→ **Extracted data**
_____

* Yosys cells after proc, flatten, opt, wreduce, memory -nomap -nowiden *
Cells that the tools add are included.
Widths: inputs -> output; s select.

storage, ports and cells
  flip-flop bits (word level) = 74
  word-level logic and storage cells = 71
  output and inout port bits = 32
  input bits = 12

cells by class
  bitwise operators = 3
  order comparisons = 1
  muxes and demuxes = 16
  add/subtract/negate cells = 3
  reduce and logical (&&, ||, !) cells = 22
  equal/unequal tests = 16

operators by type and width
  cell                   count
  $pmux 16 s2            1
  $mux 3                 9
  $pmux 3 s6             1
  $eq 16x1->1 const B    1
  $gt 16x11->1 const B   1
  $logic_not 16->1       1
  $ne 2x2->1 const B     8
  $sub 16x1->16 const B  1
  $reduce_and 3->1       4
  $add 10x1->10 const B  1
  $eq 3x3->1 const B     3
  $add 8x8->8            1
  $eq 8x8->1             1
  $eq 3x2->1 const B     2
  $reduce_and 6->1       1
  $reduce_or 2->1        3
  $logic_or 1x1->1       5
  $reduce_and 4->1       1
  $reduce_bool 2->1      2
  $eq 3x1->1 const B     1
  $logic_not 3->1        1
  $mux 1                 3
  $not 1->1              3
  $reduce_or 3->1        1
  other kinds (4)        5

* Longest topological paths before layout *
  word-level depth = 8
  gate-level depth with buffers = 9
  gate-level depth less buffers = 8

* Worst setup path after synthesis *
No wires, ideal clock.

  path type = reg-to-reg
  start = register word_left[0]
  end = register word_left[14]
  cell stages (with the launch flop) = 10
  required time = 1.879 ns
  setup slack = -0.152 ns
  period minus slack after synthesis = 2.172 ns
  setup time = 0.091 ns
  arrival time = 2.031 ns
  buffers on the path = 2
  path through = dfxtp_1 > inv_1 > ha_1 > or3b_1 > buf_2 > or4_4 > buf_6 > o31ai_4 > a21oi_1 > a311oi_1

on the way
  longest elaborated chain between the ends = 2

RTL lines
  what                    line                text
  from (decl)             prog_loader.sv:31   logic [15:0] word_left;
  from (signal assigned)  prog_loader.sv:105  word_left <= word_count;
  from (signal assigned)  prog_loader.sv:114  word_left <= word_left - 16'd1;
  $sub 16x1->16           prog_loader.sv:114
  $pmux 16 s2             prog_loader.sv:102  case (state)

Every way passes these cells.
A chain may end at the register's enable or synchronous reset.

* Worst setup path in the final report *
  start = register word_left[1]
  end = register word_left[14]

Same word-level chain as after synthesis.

_____

→ **Task goal**
Look over the material above and report how many of its lines have the string "const" in them, nothing more.

→ **Final answer**
8